### Stored data entries
_ _ _ _ _ _ _

Source: an optimization exercise on an open RTL-to-GDS flow (aim: small area, a short achievable clock period and few clock cycles per item). Production flows keep margins and buffers that such runs may drop. RTL that was checked went through simulation tests only; none was proved equivalent to the original.

==> inputs of run C <==
// qubit_measure
module qubit_measure (
    input  logic               clk,
    input  logic               rst,
    input  logic               in_valid,
    output logic               in_ready,
    input  logic signed [15:0] in_alpha,
    input  logic signed [15:0] in_beta,
    output logic               out_valid,
    input  logic               out_ready,
    output logic               out_bit,
    output logic [15:0]        out_alpha,
    output logic [15:0]        out_beta,
    output logic               out_err
);
    localparam int LAT = 4;           
    localparam int D   = 6;           
    logic        acc, take, push, res_bit, res_err;
    logic [15:0] lfsr_q, lfsr_nx;
    logic [15:0] a_q, b_q;
    logic [4:1] v_q;
    logic [31:0] p0_d, t_d;
    logic [47:0] xa, xb;
    assign lfsr_nx = lfsr_q[0] ? ((lfsr_q >> 1) ^ 16'hB400) : (lfsr_q >> 1);
    always_ff @(posedge clk) begin
        if (rst) lfsr_q <= 16'hACE1;
        else     lfsr_q <= lfsr_nx;
    end
    logic [15:0] rs0;
    assign rs0 = lfsr_q[0] ? ((lfsr_q >> 1) ^ 16'hB400) : (lfsr_q >> 1);
    logic [17:0] rx;
    logic [7:0]  e1_q, e2_q, en_q;
    logic        er15_q;
    assign rx = {1'b0, rs0, 1'b0};
    always_ff @(posedge clk) begin
        for (int k = 0; k < 8; k++) begin
            e1_q[k] <= rx[2*k+1] ^ rx[2*k];
            e2_q[k] <= (rx[2*k+2] & ~rx[2*k+1] & ~rx[2*k]) | (~rx[2*k+2] & rx[2*k+1] & rx[2*k]);
        end
    end
    always_comb begin
        for (int k = 0; k < 8; k++) en_q[k] = lfsr_q[2*k+1];
    end
    assign er15_q = lfsr_q[15];
    logic pp1;
    logic pp2;
    logic pp3;
    logic pp4;
    logic pp5;
    logic pp6;
    logic pp7;
    logic pp8;
    logic pp9;
    logic pp10;
    logic pp11;
    logic pp12;
    logic pp13;
    logic pp14;
    logic pp15;
    logic pp16;
    logic pp17;
    logic pp18;
    logic pp19;
    logic pp20;
    logic pp21;
    logic pp22;
    logic pp23;
    logic pp24;
    logic pp25;
  ...
Settings: LEC_CHECK=0, CAP_MARGIN=20, CORE_MARGIN=2, CORE_UTILIZATION=40, CTS_CLUSTER_DIAMETER=150, CTS_CLUSTER_SIZE=30, SLEW_MARGIN=20, SYNTH_HIERARCHICAL=1, SYNTH_MINIMUM_KEEP_SIZE=0; clock period 11.0 ns.
standard.sh (not shown) runs the stock make flow with config.mk's settings and CLKGATE_MAP_FILE= SYNTH_SCRIPT=/design/flow/synth_recipe.tcl, a recipe that flattens the netlist after the stock synthesis.
==> flow/flow/run.sh <==
#!/bin/bash
# The standard layout (standard.sh) with timing repair aiming for extra
# setup slack, so that the achieved period is short. The clock period and
# constraints stay the design's.
set -euo pipefail
export SETUP_SLACK_MARGIN=7.6
export POST_SYNTH_TCL="$(pwd)/flow/downsize.tcl"
bash standard.sh > standard.log 2>&1
==> flow/flow/downsize.tcl <==
# Run after synthesis (POST_SYNTH_TCL): set every combinational cell that
# synthesis gave a drive strength above 1 to its drive-1 variant. The timing
# repair later sizes up what the critical paths need. Registers keep their
# cell type and size.
set n 0
foreach inst [get_cells *] {
  set m [get_property $inst ref_name]
  if {[regexp {^(sky130_fd_sc_hd__[a-z0-9]+)_([0-9]+)$} $m -> base sz] && $sz > 1} {
    if {[regexp {df|dl|sdf|edf|conb|clkbuf|clkinv|clkdly|tap|fill|decap} $base]} { continue }
    set cand "${base}_1"
    if {[llength [get_lib_cells -quiet */$cand]] > 0} {
      replace_cell $inst $cand
      incr n
    }
  }
}
puts "downsize: $n cells set to drive strength 1"
==> run F: changes against run C <==
--- a/flow/config.mk
+++ b/flow/config.mk
@@ -9,5 +9,3 @@
 export CORE_MARGIN = 2
-export CORE_UTILIZATION = 40
-export CTS_CLUSTER_DIAMETER = 150
-export CTS_CLUSTER_SIZE = 30
+export CORE_UTILIZATION = 60
 export SLEW_MARGIN = 20
==> run X: changes against run C <==
--- a/flow/config.mk
+++ b/flow/config.mk
@@ -10,4 +10,4 @@
 export CORE_UTILIZATION = 40
-export CTS_CLUSTER_DIAMETER = 150
-export CTS_CLUSTER_SIZE = 30
+export CTS_CLUSTER_DIAMETER = 100
+export CTS_CLUSTER_SIZE = 20
 export SLEW_MARGIN = 20
==> comparison table <==
                                                                                run F              run C              run X
Minimum setup slack among reg-to-reg paths                                    7310 ps            7390 ps            7410 ps
Placed wire-length estimate after detailed placement                         49.21 mm           50.23 mm           50.23 mm
Final non-clock buffer share                                                   3.363%             3.629%             3.579%
Number of clock buffers in the layout                                              55                 20                 28
Area added between synthesis and finish                                        12.76%             11.32%             12.25%
Launching instance or port of the critical path                     sa0_q[17]$_DFF_P_  sa0_q[13]$_DFF_P_  sa0_q[16]$_DFF_P_
Setup slack of the critical path after layout                                 7310 ps            7390 ps            7408 ps
Area of the core region                                                     46560 um2          70030 um2          70030 um2
Clock skew                                                                   19.40 ps           23.68 ps           22.76 ps
Met2 WL                                                                      35.00 mm           35.10 mm           35.76 mm
Number of nets in the layout                                                     3269               3252               3261
Vias/cell                                                                       6.156              5.543              5.574
Outcome                                              no timing/DRC/antenna violations  no timing/DRC/antenna violations  no timing/DRC/antenna violations
Clock latency of the later-clocked register in the worst-skew pair             580 ps             560 ps             590 ps
Level count of the clock H-tree                                                     2                  1                  1
No run of this note included a check of the RTL's function; only the layout flow was run.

_ _ _ _ _ _ _

### Directions for this task
Copy out the range of lines above starting at the line with "Setup slack of" and ending at the line with "Number of nets", exactly and including both.

### Solution for this task
Setup slack of the critical path after layout                                 7310 ps            7390 ps            7408 ps
Area of the core region                                                     46560 um2          70030 um2          70030 um2
Clock skew                                                                   19.40 ps           23.68 ps           22.76 ps
Met2 WL                                                                      35.00 mm           35.10 mm           35.76 mm
Number of nets in the layout                                                     3269               3252               3261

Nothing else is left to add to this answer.